Evaluation and Clinical Application of a New Method for Detecting ADAMTS13 Activity.

A severe deficiency of ADAMTS13 activity contributes to the pathogenesis of thrombotic thrombocytopenic purpura (TTP). Measuring the activity of ADAMTS13 is helpful for the diagnosis of TTP and the prognostic monitor in TTP patients. Most available assays are cumbersome and costly, and not appropriate for routine laboratories. ADAMTS13 cleaves the von Willebrand factor (VWF) within the domain A2, which locates between the domains A1 and A3. Therefore, specific assays for ADAMTS13 activity could be based on the different structure of VWF before and after the cleavage.

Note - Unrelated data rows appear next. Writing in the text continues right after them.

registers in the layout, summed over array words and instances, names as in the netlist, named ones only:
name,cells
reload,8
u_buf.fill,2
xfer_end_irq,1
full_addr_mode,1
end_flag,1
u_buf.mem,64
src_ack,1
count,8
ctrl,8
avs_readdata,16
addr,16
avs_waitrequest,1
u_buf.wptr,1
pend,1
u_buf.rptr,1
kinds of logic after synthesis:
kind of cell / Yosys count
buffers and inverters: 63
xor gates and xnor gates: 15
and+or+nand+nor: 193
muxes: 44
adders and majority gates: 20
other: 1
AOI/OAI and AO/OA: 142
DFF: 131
$ cat src/rtl/lfp_pkg.sv
// package: constants and types for the led driver fault and power control block
package lfp_pkg;
    localparam int CHANNELS = 16;
    localparam int GS_BITS = 12;
    localparam int GROUPS = 4;
    // one group step of the enable ramp after reset is this many system clocks plus one
    localparam logic [3:0] GROUP_STEP_CYCLES = 4'h2;
    // grayscale clock counts at which detection current stops, per timing field code
    localparam logic [GS_BITS-1:0] LATCH_COUNT_0 = 12'h002;
    localparam logic [GS_BITS-1:0] LATCH_COUNT_1 = 12'h021;
    localparam logic [GS_BITS-1:0] LATCH_COUNT_2 = 12'h041;
    localparam logic [GS_BITS-1:0] LATCH_COUNT_3 = 12'h081;
    localparam logic [1:0] PS_OFF = 2'h0;
    localparam logic [1:0] PS_WAKE = 2'h1;
    localparam logic [1:0] PS_SLEEP = 2'h2;
    localparam logic [CHANNELS-1:0] FLAGS_RESET = 16'h0000;
    // channel to switching group map, two bits per channel, channel 0 in the low bits
    localparam logic [31:0] GROUP_MAP = 32'h1be4_1be4;
    typedef enum logic [1:0] {
        LFP_RUN = 2'b00,
        LFP_SAVE = 2'b01,
        LFP_WAIT = 2'b10
    } lfp_state_t;
endpackage : lfp_pkg

$ cat src/rtl/lfp_core.sv
// core: detection, power save, thermal and reference fault control with staggered outputs
//
// Operation
// [RQ1] detection enable starts detection current on all outputs at first grayscale clock
// [RQ2] detection current stops at timing-field count; open and short flags captured then
// [RQ3] grayscale pwm keeps running beside the detection current
// [RQ4] detection disabled: outputs follow only their grayscale value
// [RQ5] controller keeps outputs on at least 1 us before capture
// [RQ6] controller picks smallest timing setting above 1 us over clock period
// [RQ7] no detection current and no capture while in power save
// [RQ8] fault flags read 1 for fault: open low, short high, leakage when off
// [RQ9] power save armed when low two field bits nonzero
// [RQ10] field 01 or 10 and all-zero second grayscale write enters power save
// [RQ11] shift clock rising edge with field 01 leaves power save
// [RQ12] after leaving power save outputs stay off until next period start
// [RQ13] shorted reference pin sets its flag and forces all outputs off
// [RQ14] warning flag follows warning comparator, never forces outputs off
// [RQ15] warning flag clears at grayscale latch pulse if comparator is low
// [RQ16] shutdown comparator forces outputs off and sets error flag at once
// [RQ17] error flag clears only at grayscale latch pulse after comparator deasserts; code clears it at any latch pulse
// [RQ18] after shutdown outputs return at next period start with blank low; code also waits for the error flag to clear
// [RQ19] shutdown latch released by grayscale latch pulse with timing reset enabled
// [RQ20] outputs switch in four delayed groups, edges still tied to grayscale clock
// [RQ21] leakage flags frozen while detection mode enabled
// [RQ22] detection off: open and short flags of off outputs read 0
`timescale 1ns/1ns
module lfp_core #(
    parameter int CHANNELS = lfp_pkg::CHANNELS,
    parameter int GS_BITS = lfp_pkg::GS_BITS
) (
    input wire logic clk,
    input wire logic resetn,
    input wire logic grayscale_clock,
    input wire logic shift_clock,
    input wire logic latch_pulse,
    input wire logic latch_is_gs_write,
    input wire logic second_gs_all_zero,
    input wire logic timing_reset_enable,
    input wire logic blank,
    input wire logic invisible_detect_enable,
    input wire logic [1:0] detect_current_select,
    input wire logic [1:0] fault_latch_timing,
    input wire logic [1:0] power_save_field,
    input wire logic leakage_detect_enable,
    input wire logic [CHANNELS*GS_BITS-1:0] grayscale_value,
    input wire logic [CHANNELS-1:0] open_compare,
    input wire logic [CHANNELS-1:0] short_compare,
    input wire logic reference_short_compare,
    input wire logic warning_compare,
    input wire logic shutdown_compare,
    output logic [CHANNELS-1:0] sink_output_channel,
    output logic [CHANNELS-1:0] detect_sink_on,
    output logic [1:0] detect_current_level,
    output logic [CHANNELS-1:0] open_fault_flag,
    output logic [CHANNELS-1:0] short_fault_flag,
    output logic [CHANNELS-1:0] leakage_fault_flag,
    output logic reference_short_flag,
    output logic thermal_warning_flag,
    output logic thermal_error_flag,
    output logic power_save_state
);
    import lfp_pkg::*;

    // ==========================================================
    // reset release and input synchronisers
    logic [1:0] rst_sync;
    logic rst_n;
    always_ff @(posedge clk or negedge resetn) begin
        if (!resetn) rst_sync <= 2'h0;
        else rst_sync <= {rst_sync[0], 1'b1};
    end
    assign rst_n = rst_sync[1];

    localparam int NSYNC = 8;
    logic [NSYNC-1:0] sync_a;
    logic [NSYNC-1:0] sync_b;
    logic [2:0] edge_hist;
    wire [NSYNC-1:0] raw_in = {shift_clock, grayscale_clock, latch_pulse, blank,
        reference_short_compare, warning_compare, shutdown_compare, 1'b0};
    always_ff @(posedge clk or negedge rst_n) begin
        if (!rst_n) begin
            sync_a <= '0;
            sync_b <= '0;
            edge_hist <= 3'h0;
        end else begin
            sync_a <= raw_in;
            sync_b <= sync_a;
            edge_hist <= sync_b[7:5];
        end
    end
    wire sclk_rise = sync_b[7] && !edge_hist[2];
    wire gclk_rise = sync_b[6] && !edge_hist[1];
    wire lat_rise = sync_b[5] && !edge_hist[0];
    wire blank_s = sync_b[4];
    wire current_reference_pin_short = sync_b[3];
    wire warn_s = sync_b[2];
    wire tsd_s = sync_b[1];
    wire gs_lat = lat_rise && latch_is_gs_write;

    // ==========================================================
    // display period counter
    logic [GS_BITS-1:0] gs_count;
    logic period_start;
    always_ff @(posedge clk or negedge rst_n) begin
        if (!rst_n) gs_count <= '0;
        else if (gs_lat && timing_reset_enable) gs_count <= '0;
        else if (gclk_rise) gs_count <= gs_count + 1'b1;
    end
    // count is zero at the first grayscale clock of each period
    wire first_gclk = gclk_rise && (gs_count == '0);

    // ==========================================================
    // power save state machine
    lfp_state_t state;
    lfp_state_t next_state;
    wire ps_armed = (power_save_field != PS_OFF); // RQ9
    wire ps_enter = ps_armed && (power_save_field != 2'h3) && gs_lat
        && second_gs_all_zero; // RQ10
    always_comb begin
        next_state = state;
        case (state)
            LFP_RUN: if (ps_enter) next_state = LFP_SAVE;
            LFP_SAVE: if (sclk_rise && power_save_field == PS_WAKE) next_state = LFP_WAIT; // RQ11
            LFP_WAIT: if (first_gclk) next_state = LFP_RUN; // RQ12
            default: next_state = LFP_RUN;
        endcase
    end
    always_ff @(posedge clk or negedge rst_n) begin
        if (!rst_n) state <= LFP_RUN;
        else state <= next_state;
    end
    wire run = (state == LFP_RUN);

    // ==========================================================
    // thermal and reference faults
    logic shut_latched;
    always_ff @(posedge clk or negedge rst_n) begin
        if (!rst_n) begin
            shut_latched <= 1'b0;
            thermal_error_flag <= 1'b0;
            thermal_warning_flag <= 1'b0;
            reference_short_flag <= 1'b0;
        end else begin
            reference_short_flag <= current_reference_pin_short; // RQ13
            if (warn_s) thermal_warning_flag <= 1'b1; // RQ14
            else if (gs_lat) thermal_warning_flag <= 1'b0; // RQ15
            if (tsd_s) thermal_error_flag <= 1'b1; // RQ16
            else if (lat_rise) thermal_error_flag <= 1'b0; // RQ17
            if (tsd_s) shut_latched <= 1'b1; // RQ16
            else if (gs_lat && timing_reset_enable) shut_latched <= 1'b0; // RQ19
            else if (first_gclk && !blank_s && !thermal_error_flag) shut_latched <= 1'b0; // RQ18
        end
    end
    // comparator forces off at once, latch holds it after the comparator drops
    wire force_off = tsd_s || shut_latched || current_reference_pin_short || !run || blank_s; // RQ13 RQ16

    // ==========================================================
    // detection window
    logic [GS_BITS-1:0] latch_count;
    always_comb begin
        case (fault_latch_timing)
            2'h0: latch_count = LATCH_COUNT_0;
            2'h1: latch_count = LATCH_COUNT_1;
            2'h2: latch_count = LATCH_COUNT_2;
            default: latch_count = LATCH_COUNT_3;
        endcase
    end
    wire idm_ok = invisible_detect_enable && run; // RQ7
    wire capture = gclk_rise && (gs_count + 1'b1 == latch_count) && run; // RQ2 RQ7
    logic idm_active;
    always_ff @(posedge clk or negedge rst_n) begin
        if (!rst_n) idm_active <= 1'b0;
        else if (!idm_ok || capture) idm_active <= 1'b0; // RQ2
        else if (first_gclk) idm_active <= 1'b1; // RQ1
    end

    // ==========================================================
    // per-channel pwm, stagger and flags
    logic [3:0] step_cnt;
    logic [GROUPS-1:0] grp_en;
    always_ff @(posedge clk or negedge rst_n) begin
        if (!rst_n) begin
            step_cnt <= 4'h0;
            grp_en <= '0;
        end else begin
            // group k is enabled one step after group k-1, each step counted on the system clock
            step_cnt <= (step_cnt == GROUP_STEP_CYCLES) ? 4'h0 : step_cnt + 4'h1;
            if (step_cnt == GROUP_STEP_CYCLES) grp_en <= {grp_en[GROUPS-2:0], 1'b1}; // RQ20
        end
    end
    logic [CHANNELS-1:0] pwm_on;
    logic [CHANNELS-1:0] pwm_stag;
    genvar ch;
    generate
        for (ch = 0; ch < CHANNELS; ch++) begin : g_ch
            wire [GS_BITS-1:0] gsv = grayscale_value[ch*GS_BITS +: GS_BITS];
            wire [1:0] grp = GROUP_MAP[2*ch +: 2];
            // pwm from grayscale value only; detection never alters it
            assign pwm_on[ch] = (gsv > gs_count); // RQ3 RQ4
            logic [GROUPS-1:0] dly;
            always_ff @(posedge clk or negedge rst_n) begin
                if (!rst_n) dly <= '0;
                else dly <= {dly[GROUPS-2:0], pwm_on[ch]}; // RQ20
            end
            assign pwm_stag[ch] = dly[grp];
            always_ff @(posedge clk or negedge rst_n) begin
                if (!rst_n) begin
                    sink_output_channel[ch] <= 1'b0;
                    detect_sink_on[ch] <= 1'b0;
                    open_fault_flag[ch] <= FLAGS_RESET[ch];
                    short_fault_flag[ch] <= FLAGS_RESET[ch];
                    leakage_fault_flag[ch] <= FLAGS_RESET[ch];
                end else begin
                    sink_output_channel[ch] <= pwm_stag[ch] && !force_off && grp_en[grp]; // RQ20
                    detect_sink_on[ch] <= idm_active && !force_off; // RQ1 RQ3
                    if (capture) begin
                        // RQ8 RQ22
                        open_fault_flag[ch] <= (pwm_on[ch] || idm_active) && open_compare[ch];
                        short_fault_flag[ch] <= (pwm_on[ch] || idm_active) && short_compare[ch];
                    end
                    if (first_gclk && !invisible_detect_enable) // RQ21
                        leakage_fault_flag[ch] <= leakage_detect_enable && (gsv == '0)
                            && !short_compare[ch]; // RQ8
                end
            end
        end
    endgenerate

    always_ff @(posedge clk or negedge rst_n) begin
        if (!rst_n) begin
            detect_current_level <= 2'h0;
            power_save_state <= 1'b0;
        end else begin
            detect_current_level <= detect_current_select; // RQ1
            // waiting for the next period counts as awake; outputs stay off via run
            power_save_state <= (state == LFP_SAVE); // RQ11
        end
    end
endmodule : lfp_core

$ cat config.mk
export PLATFORM = sky130hd
export DESIGN_NAME = lfp_core
export DESIGN_NICKNAME = d
export VERILOG_FILES = /design/src/rtl/lfp_pkg.sv /design/src/rtl/lfp_core.sv
export SDC_FILE = /design/constraint.sdc
export NUM_CORES = 1
export LEC_CHECK = 0
export ABC_CLOCK_PERIOD_IN_PS = 5500
export BUFFER_PORTS_ARGS = -buffer_cell sky130_fd_sc_hd__buf_2
export CAP_MARGIN = 5
export CORE_MARGIN = 1
export CORE_UTILIZATION = 52
export DETAILED_ROUTE_END_ITERATION = 7
export GPL_TIMING_DRIVEN = 0
export PLACE_DENSITY = 0.8
export SLEW_MARGIN = 10
export SYNTH_ARGS = -nofsm -noshare
export SYNTH_HDL_FRONTEND = slang
export SYNTH_SLANG_ARGS = --single-unit
$ cat constraint.sdc
create_clock -name clk -period 5.5 [get_ports clk]
set_input_delay 0.275 -clock clk [delete_from_list [all_inputs] [get_ports clk]]
set_output_delay 0.275 -clock clk [all_outputs]
set_load 0.01 [all_outputs]
**After elaboration in Yosys (flattened, before gate mapping)**

Cells that the tools add are included.

- Register bits: 154
- Bits of input ports: 244
- Logic and storage cells: 327

- $lt $le $gt $ge: 16
- $add $sub $neg: 2
- Multiplexer cells: 17
- Equal/unequal tests: 11
- Reductions and logical operators: 185

Operators by type and width:

| kind | count |
|---|---|
| 12-bit logical NOT | 17 |
| 12-bit > comparator | 16 |
| 1-bit logical AND | 113 |
| 1-bit logical NOT | 25 |
| 12-bit 2-to-1 mux | 2 |
| 8-bit one-hot mux with 3 select lines | 1 |
| 1-bit logical OR | 21 |
| 12-bit by 1-bit adder with 12-bit output, second input constant | 1 |
| 12-bit == test | 1 |
| 2-bit nonzero test | 5 |
| 1-bit 2-to-1 mux | 9 |
| 2-bit != test, second input constant | 4 |
| 2-bit by 1-bit == test with 1-bit output, second input constant | 3 |
| 2-bit 2-to-1 mux | 3 |
| 2-bit one-hot mux with 3 select lines | 1 |
| 4-bit by 1-bit adder with 4-bit output, second input constant | 1 |
| 2-bit == test, second input constant | 2 |
| 4-bit by 2-bit == test with 1-bit output, second input constant | 1 |
| 2-bit logical NOT | 2 |
| 4-bit 2-to-1 mux | 1 |
| 3-bit AND reduction | 1 |
| 3-bit nonzero test | 1 |

**Depth between registers and ports, before layout**

Gate-level depths: netlist of the first run.

- Depth after elaboration: 8
- Gate-level depth with buffers: 9
- Depth with buffers taken out: 8

**Worst setup path before layout of the first run**

Ideal clock, no wire load.

- Kind: reg2reg
- From: register gs_count[0]
- To: register open_fault_flag[10]
- Required time: 5380 ps
- Library setup time: 120 ps
- Stages on the path, launching flop included: 9
- Path slack: 2716 ps
- Data arrival time: 2664 ps
- Path through: dfrtp_1 -> ha_1 -> nand3_4 -> or3_4 -> a211o_1 -> a32oi_2 -> clkbuf_1 -> a21boi_0 -> a31o_2

- Longest elaborated chain between the ends: 4
- Elaborated cells on any way between the ends: 7
- Those cells by class: add/sub: 1; order compare: 1; eq/ne: 1; reduce/logical: 4

Ends and longest elaborated chain:

| item | RTL line | source |
|---|---|---|
| start, declared | lfp_core.sv:102 | `logic [GS_BITS-1:0] gs_count;` |
| start signal, assigned | lfp_core.sv:107 | `else if (gclk_rise) gs_count <= gs_count + 1'b1;` |
| 12-bit by 1-bit adder with 12-bit output | lfp_core.sv:169 | `wire capture = gclk_rise && (gs_count + 1'b1 == latch_count) && run;` |
| 12-bit == test | lfp_core.sv:169 |  |
| 1-bit logical AND (2 in a row) | lfp_core.sv:169 |  |
| end signal, assigned by index | lfp_core.sv:210 | `open_fault_flag[ch] <= FLAGS_RESET[ch];` |
| end signal, assigned by index | lfp_core.sv:218 | `open_fault_flag[ch] <= (pwm_on[ch] \|\| idm_active) && open_compare[ch];` |
| end, declared | lfp_core.sv:54 | `output logic [CHANNELS-1:0] open_fault_flag,` |

Parallel ways exist; a longest one is shown, timed or not.
A chain may end at the register's enable or synchronous reset.

**Worst setup path in the final report of the first run**

- From: register gs_count[0]
- To: register open_fault_flag[2]

The elaborated chain is that of the path after synthesis.

==> results.py, run 1 <==
metrics = {
    "outcome": {
        "outcome": "finished, final reports clean",
    },
    "placement": {
        "post-dp-hpwl_mm": 24.8,
        "portBuffers": 329,
        "dp_slack_ns": 1.54,
        "placed_cell_area_mm2": 0.0125,
        "gp_congestion": 0.899,
    },
    "detailed_routing": {
        "drc": 0,
        "viasPerCell": 5.86,
        "first_iter_violations": 559,
        "vias": 9711,
        "finalWirelength_mm": 33.0,
        "first_pass_iters": 4,
        "wl_per_cell_um": 19.9,
        "final_antenna_net_count": 0,
    },
    "run": {
        "max_cap_viol_count": 0,
    },
    "die": {
        "initial_core_util_pct": 53.5,
        "die_width_um": 144,
        "core_area_mm2": 0.0196,
        "pin_count": 330,
        "num_rows": 51,
        "die_h_um": 144,
        "dieArea_mm2": 0.0207,
    },
    "pwr": {
        "pwr-share-clk_pct": 31.4,
        "p_per_area_mw_per_mm2": 288,
        "p_comb_share_pct": 32.9,
        "max-vdd-ir-drop_uv": 181,
        "internal_power_mw": 2.50,
        "switchingPower_mw": 1.31,
        "p_total_mw": 3.81,
        "p_leak_nw": 6.45,
        "swShare_pct": 34.4,
        "seqPwrFrac_pct": 35.7,
    },
    "yosys": {
        "yosys_warnings": 0,
        "synth.avg_cell_area_um2": 10.3,
        "synth_edf_count": 0,
        "ys_seq_area_share_pct": 36.7,
        "yosys.area.top_type": "dfrtp_1",
        "synth_nets": 1457,
        "yosysTopAreaCellShare_pct": 36.7,
        "ys_ff_latch": 154,
        "netlist_area_mm2": 0.0105,
        "ys_types": 44,
        "synth_ff_type": "dfrtp_1",
        "synthCells": 1018,
        "postSynth.asyncResetShare_pct": 100,
        "ys_top_cells_by_area": "dfrtp_1 (37%), ha_1 (23%), nand4_1 (4.1%), a21oi_1 (4.0%), o211ai_1 (2.4%)",
    },
    "timing": {
        "finalClockSkew_ns": 0.00864,
        "fin_crit_ns": 4.04,
        "tns_ns": 0,
        "hold_viol": 0,
        "tightest_slew_ns": 1.27,
        "period_share_pct": 73.4,
        "setup_viol": 0,
        "timing.fmax_ghz": 0.248,
        "slew_viol_final": 0,
        "max-slew-margin-rel_pct": 15.4,
        "fin_ws_ns": 1.46,
        "rsz0062_at_grt": "no",
    },
    "critical_path": {
        "reg2reg_slack_ns": 1.46,
        "r2r-start": "gs_count[0]",
        "startpoint_type": "flip-flop",
        "r2r-end": "open_fault_flag[2]",
        "required_ns": 5.81,
        "crit_path_end": "open_fault_flag[2]",
        "path_class": "reg -> reg",
        "crit_arrival_ns": 4.35,
        "crit_path_max_fanout": 24,
        "end_kind": "flip-flop",
        "r2r_cells": 8,
        "startpoint": "gs_count[0]",
    },
    "clock_tree": {
        "clk_pin_slew_ns": 0.06,
        "h-tree-depth": 4,
        "cts_max_path_buffers": 2,
        "cts-resized-gates": 0,
        "clk_latency_ns": 0.43,
        "cts_tree": "yes",
        "ctsRootBufferMaster": "clkbuf_16",
        "cts_num_sinks": 154,
        "cts_made_buffers": 17,
    },
    "global_routing": {
        "antenna_found_initial": 3,
        "grt_max_degree": 60,
        "first_global_vias": 9334,
        "track_usage_pct": 32.4,
        "grt_pass1_wl_mm": 49.8,
        "overflow": 0,
    },
    "final_layout": {
        "finalInstanceArea_mm2": 0.0132,
        "areaGrowthSynthToFinish_pct": 26.2,
        "final_cell_mix": "buf_2 (330), ha_1 (195), dfrtp_1 (153), a21oi_1 (83), nand4_1 (68)",
        "layout_commonest_cell": "buf_2",
        "nets": 1817,
        "fill_cells": 1583,
        "multi_input_area_mm2": 0.00629,
        "layout-drive-gt1-share_pct": 31.5,
        "seqCellArea_mm2": 0.00386,
        "final_util_pct": 67.6,
    },
    "min_path": {
        "hp-class": "in -> reg",
        "whs_path_depth": 2,
    },
}
-- final cells by class --
type,count,share of cell area (%)
clock buffers,17,3.21
flip-flops and latches,154,29.1
diodes,2,0.0378
well taps,265,2.51
inverters,32,0.908
multi-input cells,796,47.5
plain buffers,36,1.68
repair buffers,341,13.6
clock inverters,15,1.34
-- power by group through the flow --
stage	Sequential (mW)	Clock, mW	Combinational [mW]
5_1_grt	1.38	1.25	1.39
6_report	1.36	1.20	1.25
3_3_place_gp	1.39	0	1.16
4_1_cts	1.36	1.21	1.25
3_5_place_dp	1.38	0	1.23
2_1_floorplan	1.39	0	0.737
-- Yosys cell counts, drive strengths merged (17+ instances only) --
master and number:
nor4 35, dfrtp 154, nor4b 17, nor2 40, a21boi 32, xnor2 20
buf 21, a21oi 83, nand2 49, inv 32, nand4 68, ha 195
o211ai 33, and3 19, or2 20, o21ai 34, a31o 33, a21o 17
nor2b 34
-- worst min path at each step --
stage	slack, ns	start	endpoint
floorplan	-0.02	resetn	rst_sync[0]
global placement	0.06	resetn	rst_sync[1]
detailed placement	0.06	resetn	rst_sync[0]
CTS	0.07	open_compare[11]	open_fault_flag[11]
global route	0.07	open_compare[11]	open_fault_flag[11]
finish	0.08	open_compare[11]	open_fault_flag[11]
-- through the flow --
stage / instances / hold WS [ns]
after floorplan: 1018 / -0.0206
after global placement: 1612 / 0.0601
after detailed placement: 1614 / 0.0607
after CTS: 1656 / 0.0688
after global routing: 1658 / 0.0661
final: 1658 / 0.0769
-- repair_timing --
item	CTS	global route
hold buffers	10	0
endpoints found under the hold margin	11	0
setup buffers	0	0
-- kinds of logic (layout without fill, tap and decap cells) --
group	after synthesis	after routing	synth area share, %
adders and majority gates	195	195	23.3
muxes	4	4	0.429
other	1	3	0.0358
DFF	154	154	36.7
and+or+nand+nor	305	305	16.6
AOI/OAI and AO/OA	271	271	18.0
xor gates and xnor gates	20	20	1.67
buffers and inverters	68	441	3.27
-- routing by layer --
| layer | vias to the layer above | wire length, um | GRT usage, % |
|---|---|---|---|
| met1 | 4618 | 13700 | 40.5 |
| met5 | - | 0 | 0 |
| met2 | 398 | 16000 | 55.1 |
| met4 | 0 | 871 | 11.8 |
| li1 | 4635 | - | - |
| met3 | 60 | 2470 | 6.72 |
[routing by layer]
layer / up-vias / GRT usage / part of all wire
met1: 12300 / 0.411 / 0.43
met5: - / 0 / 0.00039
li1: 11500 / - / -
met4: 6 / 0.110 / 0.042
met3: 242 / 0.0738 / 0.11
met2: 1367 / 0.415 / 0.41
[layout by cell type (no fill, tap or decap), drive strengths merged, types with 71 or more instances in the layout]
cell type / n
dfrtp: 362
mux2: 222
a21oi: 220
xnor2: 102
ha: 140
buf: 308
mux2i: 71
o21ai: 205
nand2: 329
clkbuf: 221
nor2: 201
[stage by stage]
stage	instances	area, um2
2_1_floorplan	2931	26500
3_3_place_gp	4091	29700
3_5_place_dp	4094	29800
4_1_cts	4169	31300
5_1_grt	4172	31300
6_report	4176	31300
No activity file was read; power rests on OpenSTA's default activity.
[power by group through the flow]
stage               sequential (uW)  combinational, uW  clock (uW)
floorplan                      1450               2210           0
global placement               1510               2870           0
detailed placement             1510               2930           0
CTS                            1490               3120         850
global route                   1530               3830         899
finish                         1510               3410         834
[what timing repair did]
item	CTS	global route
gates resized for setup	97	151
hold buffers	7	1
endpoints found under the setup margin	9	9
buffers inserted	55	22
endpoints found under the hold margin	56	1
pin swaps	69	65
**config.mk**
```make
export PLATFORM = sky130hd
export DESIGN_NAME = gpio_pin_sense_security
export DESIGN_NICKNAME = d
export VERILOG_FILES = /design/src/gpio_sense_pkg.sv /design/src/gpio_pin_sense_security.sv
export VERILOG_INCLUDE_DIRS = /design/src
export SDC_FILE = /design/constraint.sdc
export NUM_CORES = 1
export LEC_CHECK = 0
export ABC_CLOCK_PERIOD_IN_PS = 2800
export BUFFER_PORTS_ARGS = -buffer_cell sky130_fd_sc_hd__buf_4
export CORE_AREA = 3 3 242 244
export DETAILED_ROUTE_END_ITERATION = 12
export DIE_AREA = 0 0 245 247
export PLACE_DENSITY = 0.79
export SLEW_MARGIN = 20
export SYNTH_ARGS = -nofsm -noshare
export SYNTH_HDL_FRONTEND = slang
export SYNTH_SLANG_ARGS = --single-unit
```
**constraint.sdc**
```tcl
create_clock -name clk_sys_i -period 2.8 [get_ports clk_sys_i]
set_clock_uncertainty 0.05 [all_clocks]
set_input_delay 0.42 -clock clk_sys_i [delete_from_list [all_inputs] [get_ports clk_sys_i]]
set_output_delay 0.42 -clock clk_sys_i [all_outputs]
set_load 0.005 [all_outputs]
```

To determine the activity of ADAMTS13, a new simple method has been developed in this study. Firstly, plasma samples were exposed in denaturing condition to allow cleavage of VWF by ADAMTS13. Then, the ADAMTS13 activity was measured with two novel monoclonal antibodies (SZ-129 and SZ-125), which are specifically recognize the VWF A1 and A3 domain, respectively, by using a two-site sandwich ELISA. Comparing with a residual-collagen binding assay (R-CBA), plasma ADAMTS13 activities in 161 samples were assessed, and the inhibitory activities of ADAMTS13 autoantibodies in 24 TTP patients were determined. The relationship of these two assays was analyzed by linear correlation, and the sensitivity and specificity of the new assay was also evaluated.

Our results showed that plasma ADAMTS13 activities determined by the new assay were consistent with those of R-CBA, the squared correlation factor was 0.9183 of the two assays, and the coefficient of variation for the new assay was 6.17%. In 23 idiopathic TTP patients, the inhibitor activities of ADAMTS13 autoantibodies were ranged from 12% to 100%, while no inhibitory activity was detected in one hereditary TTP patient.

This new and simple assay for ADAMTS13 activity could be used routinely in clinic to determine the activity of ADAMTS13.

No relevant conflicts of interest to declare.